I started my “Trust” novena that Gerda found for me. It really is perfect for where I am in my journey right now. Here’s another verse for my prayer journal:
I came to check on you, Grace. I am happy you started and I agree that that one is perfect for you. I made it into a little three-fold paper, I wish I could give you a copy. I will start today too. The only thing is that I am giving up the boards for Lent so I will check on you on Tuesday night if not before but then I can't talk about finishing the novena with you or maybe I will check in on you on the last day of the Novena, which will be March 11.
About the photo -- I did that in the beginning too. Also googled her, etc. H had told me that she was not local, so the local person who came up with that name I kept thinking wasn't her. Found out two years later it was her. I was thankful that God had spared me that pain, because after that my city was ruined for me for a while. I thought I would meet her anywhere. The neighborhood where I knew she worked became a sea of fire for me when I was in it.
It's good to consider that I don't have the feeling about my city anymore. I don't even know if they are still in communication or anything. He might even have someone else now. The feeling you have will fade. But the one thing you can do to help that process is to resist that temptation.
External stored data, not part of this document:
This is an optimization exercise on Yosys and OpenROAD, whose aim is small area, a short achievable clock period and few clock cycles per item, not a production implementation.
At most, simulation tests tie the RTL to the original design; equivalence was not proved.
No activity file was given, so power comes from the tool's default toggle rates.

## run A
==> flow/design.v (excerpt) <==
module lora_tx_encoder (
    input  wire        clk,
    input  wire        rst,           
    input  wire        start,
    input  wire [3:0]  cfg_sf,        
    input  wire [3:0]  cfg_ppm,       
    input  wire [2:0]  cfg_rdd,       
    input  wire        cfg_explicit,  
    input  wire        nib_valid,
    output wire        nib_ready,
    input  wire [3:0]  nib_data,
    output wire        sym_valid,
    input  wire        sym_ready,
    output wire [15:0] sym_data
);
    localparam [63:0] SEED_N = 64'hE85C2EFFFFFFFFFF;
    localparam [63:0] SEED_1 = 64'hF8ECFEEFEFEFEFEF;
    reg  [2:0]  sh;                   
    reg  [3:0]  wsel;                 
    reg  [3:0]  pm1;                  
    reg  [2:0]  bw1;                  
    reg         rdd1;                 
    reg         expl;
    reg  [11:0] bp [0:7];             
    reg  [3:0]  j;                    
    reg         b_hdr;                
    reg         b_hdr_out;            
    reg         b_full;
    reg         reseed;               
    reg  [2:0]  skip;                 
    reg         fresh;                
    reg         nr;                   
    reg  [63:0] s;
    reg         widx;
    reg  [11:0] ap [0:7];             
    reg  [2:0]  k;                    
    reg         a_full;
    wire [3:0] d   = nib_data;
    wire       plain = b_hdr && expl && (j < 4'd5);
    wire [7:0] skey = fresh ? SEED_N[39:32] : (widx ? s[7:0] : s[39:32]);
    wire [7:0] key = skey & {8{!plain}};
    wire       b4  = d[0] ^ d[1] ^ d[2] ^ (d[3] & !b_hdr & rdd1);
    wire [7:0] cw  = {d[0] ^ d[2] ^ d[3], d[0] ^ d[1] ^ d[3], d[1] ^ d[2] ^ d[3], b4, d} ^ key;
    wire       accept = nib_valid && nr;
    wire       b_last = (j == pm1);
    assign nib_ready = nr;
    wire       a_last = (k == 3'd0);
    wire       sel_b  = !a_full || a_last;      
    wire       a_en   = a_full ? sym_ready : b_full;
  ...
Size in the first run: about 290 flip-flops, ~39 I/O pins, roughly 13,000 sq um of cells after synthesis.
==> module lora_tx_encoder, before the edit <==
module lora_tx_encoder (
    input  wire        clk,
    input  wire        rst,           
    input  wire        start,
    input  wire [3:0]  cfg_sf,        
    input  wire [3:0]  cfg_ppm,       
    input  wire [2:0]  cfg_rdd,       
    input  wire        cfg_explicit,  
    input  wire        nib_valid,
    output wire        nib_ready,
    input  wire [3:0]  nib_data,
    output wire        sym_valid,
    input  wire        sym_ready,
    output wire [15:0] sym_data
);
    localparam [63:0] SEED_N = 64'hE85C2EFFFFFFFFFF;
    localparam [63:0] SEED_1 = 64'hF8ECFEEFEFEFEFEF;
    reg  [2:0]  sh;                   
    reg  [3:0]  wsel;                 
    reg  [3:0]  pm1;                  
    reg  [2:0]  bw1;                  
    reg         rdd1;                 
    reg         expl;
    reg  [11:0] bp [0:7];             
    reg  [3:0]  j;                    
    reg         b_hdr;                
    reg         b_hdr_out;            
    reg         b_full;
    reg         reseed;               
    reg  [2:0]  skip;                 
    reg         fresh;                
    reg         nr;                   
    reg  [63:0] s;
    reg         widx;
    reg  [11:0] ap [0:7];             
    reg  [2:0]  k;                    
    reg         a_full;
    wire [3:0] d   = nib_data;
    wire       plain = b_hdr && expl && (j < 4'd5);
    wire [7:0] skey = fresh ? SEED_N[39:32] : (widx ? s[7:0] : s[39:32]);
    wire [7:0] key = skey & {8{!plain}};
    wire       b4  = d[0] ^ d[1] ^ d[2] ^ (d[3] & !b_hdr & rdd1);
    wire [7:0] cw  = {d[0] ^ d[2] ^ d[3], d[0] ^ d[1] ^ d[3], d[1] ^ d[2] ^ d[3], b4, d} ^ key;
    wire       accept = nib_valid && nr;
    wire       b_last = (j == pm1);
    assign nib_ready = nr;
    wire       a_last = (k == 3'd0);
    wire       sel_b  = !a_full || a_last;      
    wire       a_en   = a_full ? sym_ready : b_full;
    wire       xfer   = b_full && (!a_full || (a_last && sym_ready));
    reg [11:0] anext [0:6];
    integer p;
    always @* begin
        for (p = 0; p < 7; p = p + 1)
            anext[p] = sel_b ? bp[p] : {ap[p+1][wsel], ap[p+1][11:1]};
    end
    reg [11:0] g;
    integer q;
    always @* begin
        g[11] = anext[0][11];
        for (q = 10; q >= 0; q = q - 1)
            g[q] = g[q+1] ^ anext[0][q];
        for (q = 0; q < 12; q = q + 1)
            if (q < wsel) g[q] = 1'b0;
    end
    wire [11:0] sym_n = g >> sh;
    assign sym_valid = a_full;
    assign sym_data  = {4'd0, ap[0]};
    wire       a_full_n = xfer || (a_full && !(a_last && sym_ready));
    wire       b_full_n = (accept && b_last) || (b_full && !xfer);
    wire       reseed_n = accept && b_last && b_hdr && rdd1;
    wire [2:0] skip_n   = reseed ? nskip[3:1] : (skip != 3'd0) ? skip - 3'd1 : 3'd0;
    wire [3:0] nskip    = pm1 + 4'd1 - (expl ? 4'd5 : 4'd0);    
    wire [3:0] ppm_in   = (cfg_ppm == 4'd0) ? cfg_sf : cfg_ppm;
    function [63:0] step(input [63:0] r);
        step = {r[39:32] ^ r[31:24] ^ r[23:16] ^ r[7:0], r[63:8]};
    endfunction
    integer i;
    always @(posedge clk) begin
        if (accept)
            for (i = 0; i < 8; i = i + 1)
                bp[i] <= {cw[i], bp[i][11:1]};
        if (a_en) begin
            ap[0] <= sym_n;
            for (i = 1; i < 7; i = i + 1)
                ap[i] <= anext[i];
            ap[7] <= bp[7];
            k <= sel_b ? (b_hdr_out ? 3'd7 : bw1) : k - 3'd1;
        end
        if (fresh)
            s <= SEED_N;
        else if (reseed)
            s <= SEED_1;
        else if (skip != 3'd0 || (accept && !plain && widx))
            s <= step(s);
        if (rst) begin
            a_full <= 1'b0;
            b_full <= 1'b0;
            reseed <= 1'b0;
            skip   <= 3'd0;
            fresh  <= 1'b0;
            nr     <= 1'b0;
        end else if (start) begin
            sh     <= 3'd4 - cfg_sf[2:0];       
            wsel   <= 4'd12 - ppm_in;
            pm1    <= ppm_in - 4'd1;
            bw1    <= 3'd3 + cfg_rdd;
            rdd1   <= (cfg_rdd == 3'd1);
            expl   <= cfg_explicit;
            a_full <= 1'b0;
            b_full <= 1'b0;
            reseed <= 1'b0;
            skip   <= 3'd0;
            fresh  <= 1'b1;
            nr     <= 1'b1;
            b_hdr  <= 1'b1;
            b_hdr_out <= 1'b1;
            j      <= 4'd0;
            widx   <= 1'b0;
        end else begin
            fresh  <= 1'b0;
            a_full <= a_full_n;
            b_full <= b_full_n;
            reseed <= reseed_n;
            skip   <= skip_n;
            nr     <= (!b_full_n || !a_full_n) && !reseed_n && (skip_n == 3'd0);
            if (xfer)
                b_hdr_out <= 1'b0;
            if (accept) begin
                if (!plain)
                    widx <= ~widx;
                if (b_last) begin
                    j     <= 4'd0;
                    b_hdr <= 1'b0;
                end else begin
                    j <= j + 4'd1;
                end
            end
            if (reseed)
                widx <= nskip[0];
        end
    end
endmodule
Settings: LEC_CHECK=0, CAP_MARGIN=20, CORE_MARGIN=2, CORE_UTILIZATION=40, SLEW_MARGIN=20; clock period 14.0 ns.
standard.sh (not shown) runs the stock make flow with config.mk's settings and CLKGATE_MAP_FILE= SYNTH_SCRIPT=/design/flow/synth_recipe.tcl, a recipe that flattens the netlist after the stock synthesis.
==> flow/flow/run.sh <==
#!/bin/bash
# Standard layout, with repair_timing asked to leave extra setup slack so that
# the achieved period (clock period less setup slack) comes out short.
set -euo pipefail
bash standard.sh SETUP_SLACK_MARGIN=10 ABC_AREA=1 'BUFFER_PORTS_ARGS=-buffer_cell sky130_fd_sc_hd__buf_2' CTS_CLUSTER_SIZE=24 CTS_CLUSTER_DIAMETER=120 finish > make.log 2>&1
Run A has completed all stages; timing, DRC and antenna checks passed.
Testbench counts of run A, summed over its fixed seeds: cycles 7,660, symbols 5,535.
Changes in run B relative to run A:
diff --git a/flow/design.v b/flow/design.v
--- a/flow/design.v
+++ b/flow/design.v
@@ -15,10 +15,9 @@
 );
     localparam [63:0] SEED_N = 64'hE85C2EFFFFFFFFFF;
     localparam [63:0] SEED_1 = 64'hF8ECFEEFEFEFEFEF;
     reg  [2:0]  sh;                   
-    reg  [3:0]  wsel;                 
-    reg  [3:0]  pm1;                  
+    reg  [3:0]  ppm;
     reg  [2:0]  bw1;                  
     reg         rdd1;                 
     reg         expl;
     reg  [11:0] bp [0:7];             
@@ -35,20 +34,21 @@
     reg  [11:0] ap [0:7];             
     reg  [2:0]  k;                    
     reg         a_full;
     wire [3:0] d   = nib_data;
-    wire       plain = b_hdr && expl && (j < 4'd5);
+    wire       plain = b_hdr && expl && (j < 4'd6);
     wire [7:0] skey = fresh ? SEED_N[39:32] : (widx ? s[7:0] : s[39:32]);
     wire [7:0] key = skey & {8{!plain}};
     wire       b4  = d[0] ^ d[1] ^ d[2] ^ (d[3] & !b_hdr & rdd1);
     wire [7:0] cw  = {d[0] ^ d[2] ^ d[3], d[0] ^ d[1] ^ d[3], d[1] ^ d[2] ^ d[3], b4, d} ^ key;
     wire       accept = nib_valid && nr;
-    wire       b_last = (j == pm1);
+    wire       b_last = (j == ppm);
     assign nib_ready = nr;
     wire       a_last = (k == 3'd0);
     wire       sel_b  = !a_full || a_last;      
     wire       a_en   = a_full ? sym_ready : b_full;
     wire       xfer   = b_full && (!a_full || (a_last && sym_ready));
+    wire [3:0] wsel = 4'd12 - ppm;              
     reg [11:0] anext [0:6];
     integer p;
     always @* begin
         for (p = 0; p < 7; p = p + 1)
@@ -69,9 +69,9 @@
     wire       a_full_n = xfer || (a_full && !(a_last && sym_ready));
     wire       b_full_n = (accept && b_last) || (b_full && !xfer);
     wire       reseed_n = accept && b_last && b_hdr && rdd1;
     wire [2:0] skip_n   = reseed ? nskip[3:1] : (skip != 3'd0) ? skip - 3'd1 : 3'd0;
-    wire [3:0] nskip    = pm1 + 4'd1 - (expl ? 4'd5 : 4'd0);    
+    wire [3:0] nskip    = ppm - (expl ? 4'd5 : 4'd0);    
     wire [3:0] ppm_in   = (cfg_ppm == 4'd0) ? cfg_sf : cfg_ppm;
     function [63:0] step(input [63:0] r);
         step = {r[39:32] ^ r[31:24] ^ r[23:16] ^ r[7:0], r[63:8]};
     endfunction
@@ -101,10 +101,9 @@
             fresh  <= 1'b0;
             nr     <= 1'b0;
         end else if (start) begin
             sh     <= 3'd4 - cfg_sf[2:0];       
-            wsel   <= 4'd12 - ppm_in;
-            pm1    <= ppm_in - 4'd1;
+            ppm    <= ppm_in;
             bw1    <= 3'd3 + cfg_rdd;
             rdd1   <= (cfg_rdd == 3'd1);
             expl   <= cfg_explicit;
             a_full <= 1'b0;
@@ -114,9 +113,9 @@
             fresh  <= 1'b1;
             nr     <= 1'b1;
             b_hdr  <= 1'b1;
             b_hdr_out <= 1'b1;
-            j      <= 4'd0;
+            j      <= 4'd1;
             widx   <= 1'b0;
         end else begin
             fresh  <= 1'b0;
             a_full <= a_full_n;
@@ -129,9 +128,9 @@
             if (accept) begin
                 if (!plain)
                     widx <= ~widx;
                 if (b_last) begin
-                    j     <= 4'd0;
+                    j     <= 4'd1;
                     b_hdr <= 1'b0;
                 end else begin
                     j <= j + 4'd1;
                 end
Findings:
Run A has a higher register-to-register slack than run B. Compared with run A, run B shows non-clock buffer count that has gone up by more than a quarter. In the reports for run B and run A, the smaller flop and latch count out of synthesis belongs to run B. Wire: run B routes more than run A. Post-detailed-route wirelength per cell went up by a few percent going from run A to run B. The higher vertical die dimension came out of run A. Going from run A to run B, the pin slew with the least headroom to its limit was found to have gone up by 230 ps. Relative to run A, register share of the cell area decreased by 2.1 points in run B. Largest fanout of any net on the critical path sits higher in run B than in run A. The proportion of power drawn by flip-flops and latches was comparable across run B and run A. Any difference in worst hold slack between run B and run A is small enough to ignore.
Only the layout flow was run in run B; the RTL was not checked for function there.

-- port drivers added, routing unchanged --
No port has a modelled driver above. Below, the same layouts with a new extraction and two added sets of constraints.
Step 1 sets driving cells, clkbuf_16 on the clock port and buf_2 on the other inputs (assumed; they add their load-dependent delay and slew).
Step 2 also shifts input and output timing later by t, the mid clock arrival at the registers, as if the neighbouring blocks saw the same clock.
Three values: ideal, step 1, step 2; two values: the first two.
run	t (ns)	setup WS [ns]	worst hold slack (ns)	slew at the worst register clock pin (ns)	cell pins on the clock port's net
run A	0.541	10.104 / 10.052 / 9.648	0.434 / 0.434 / 0.434	0.10 / 0.10	1
run B	0.526	10.049 / 10.069 / 9.543	0.435 / 0.435 / 0.435	0.10 / 0.10	1
After both steps every run listed still meets setup and hold. For run B, which loses most, drivers alone change the setup slack by +0.020 ns; drivers and shift together by -0.506 ns.
Context: an optimization exercise on an open-source flow, tuned for small area, a short achievable clock period and few clock cycles. The choices shown serve that exercise and are no tape-out recipe.
No run shown here included a check of the RTL's function; only the layout flow was run.
Power and IR drop assume default switching activity.

==> flow/design.v, too long to show whole: its modules and the start of the top module <==
// module wallet_add32: 36 lines
// module coin_wallet: 7213 lines
module coin_wallet(clk, rst, in_valid, in_ready, in_data, out_valid, out_ready, out_data, out_last, coin_edge, ms_tick, restore_valid, restore_bal, restore_cnt, bal, cnt, zind, save_req);
  // ...
==> flow/run.sh <==
#!/bin/bash
# synth_recipe.tcl (not shown) runs the flow's synth.tcl, then flattens the netlist and writes it again
# the make line also repeats each setting of config.mk as NAME=value (left out here)
make -C /OpenROAD-flow-scripts/flow DESIGN_CONFIG=/design/flow/config.mk WORK_HOME=/design/flow/orfs CLKGATE_MAP_FILE= SYNTH_SCRIPT=/design/flow/synth_recipe.tcl finish
==> flow/config.mk <==
export PLATFORM = sky130hd
export DESIGN_NAME = coin_wallet
export DESIGN_NICKNAME = coin_wallet
export VERILOG_FILES = /design/flow/design.v
export SDC_FILE = /design/flow/constraint.sdc
export NUM_CORES = 4
export LEC_CHECK = 0
export ABC_AREA = 1
export CAP_MARGIN = 0
export CORE_MARGIN = 2
export CORE_UTILIZATION = 40
export SETUP_SLACK_MARGIN = 4.0
export SLEW_MARGIN = 0
==> flow/constraint.sdc <==
create_clock -name core_clock -period 8.0 [get_ports {clk}]
set_input_delay 1.6000 -clock core_clock [delete_from_list [all_inputs] [get_ports {clk}]]
set_output_delay 1.6000 -clock core_clock [all_outputs]
set_load 0.01 [all_outputs]
Background: an optimization exercise with open tools, aiming at small area, a short achievable clock period and few clock cycles per item. Do not read the settings as production practice.
Only simulation tests tie the RTL to the original design; equivalence was not proved.
Power figures rest on the tool's default switching activity, not on a simulated workload.

==> flow/design.v (excerpt) <==
module ats_sensor_scan (
    input  wire        clk,
    input  wire        rst,           
    input  wire        start,         
    input  wire [15:0] now,           
    input  wire [7:0]  max_temp,      
    input  wire [7:0]  dis_temp,      
    output reg         ready,
    output reg  [7:0]  adc_en,        
    input  wire [15:0] adc_raw,       
    output reg         done,          
    output wire [63:0] readings,      
    output reg  [7:0]  max_reading,
    output reg         overheat
);
Size in the first run: ~1600 cells after synthesis, roughly 270 flip-flops, roughly 130 I/O pins.
clock: 17.0 ns
lec_check: 0
cap_margin: 30
core_margin: 2
core_utilization: 40
cts_cluster_diameter: 150
cts_cluster_size: 30
slew_margin: 20
standard.sh (not shown) runs the stock make flow with config.mk's settings and CLKGATE_MAP_FILE= SYNTH_SCRIPT=/design/flow/synth_recipe.tcl, a recipe that flattens the netlist after the stock synthesis.
==> flow/flow/run.sh <==
#!/bin/bash
# Own flow: the standard layout (standard.sh, unchanged synthesis), with
#  - the port buffers made of plain buffers.
# The whole make output goes to flow.log in the work folder; ORFS keeps each
# step's own log under orfs/logs/.
set -euo pipefail
export SETUP_SLACK_MARGIN="${SETUP_SLACK_MARGIN_OWN:-12}"
export TNS_END_PERCENT=100
export BUFFER_PORTS_ARGS="-buffer_cell sky130_fd_sc_hd__buf_2"
bash standard.sh > flow.log 2>&1
Testbench counts at the start, summed over its fixed seeds: cycles 35,208, scans 3,200.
Maybe you can give up looking at anything about her -- social media, photos, posts, etc. -- for Lent. Wednesday until Easter. God will help you do that during Lent, remember that it is a way to get closer to Him via Christ, not to torture yourself.
About trust prayers -- Sometimes when I am really sinking, I just say over and over, "Sacred heart of Jesus, I put my trust in you." I just keep saying it over and over until peace comes.
I believe I will see the bounty of the Lord in the land of the living. Wait for the Lord with courage. Be stouthearted, and wait for the Lord.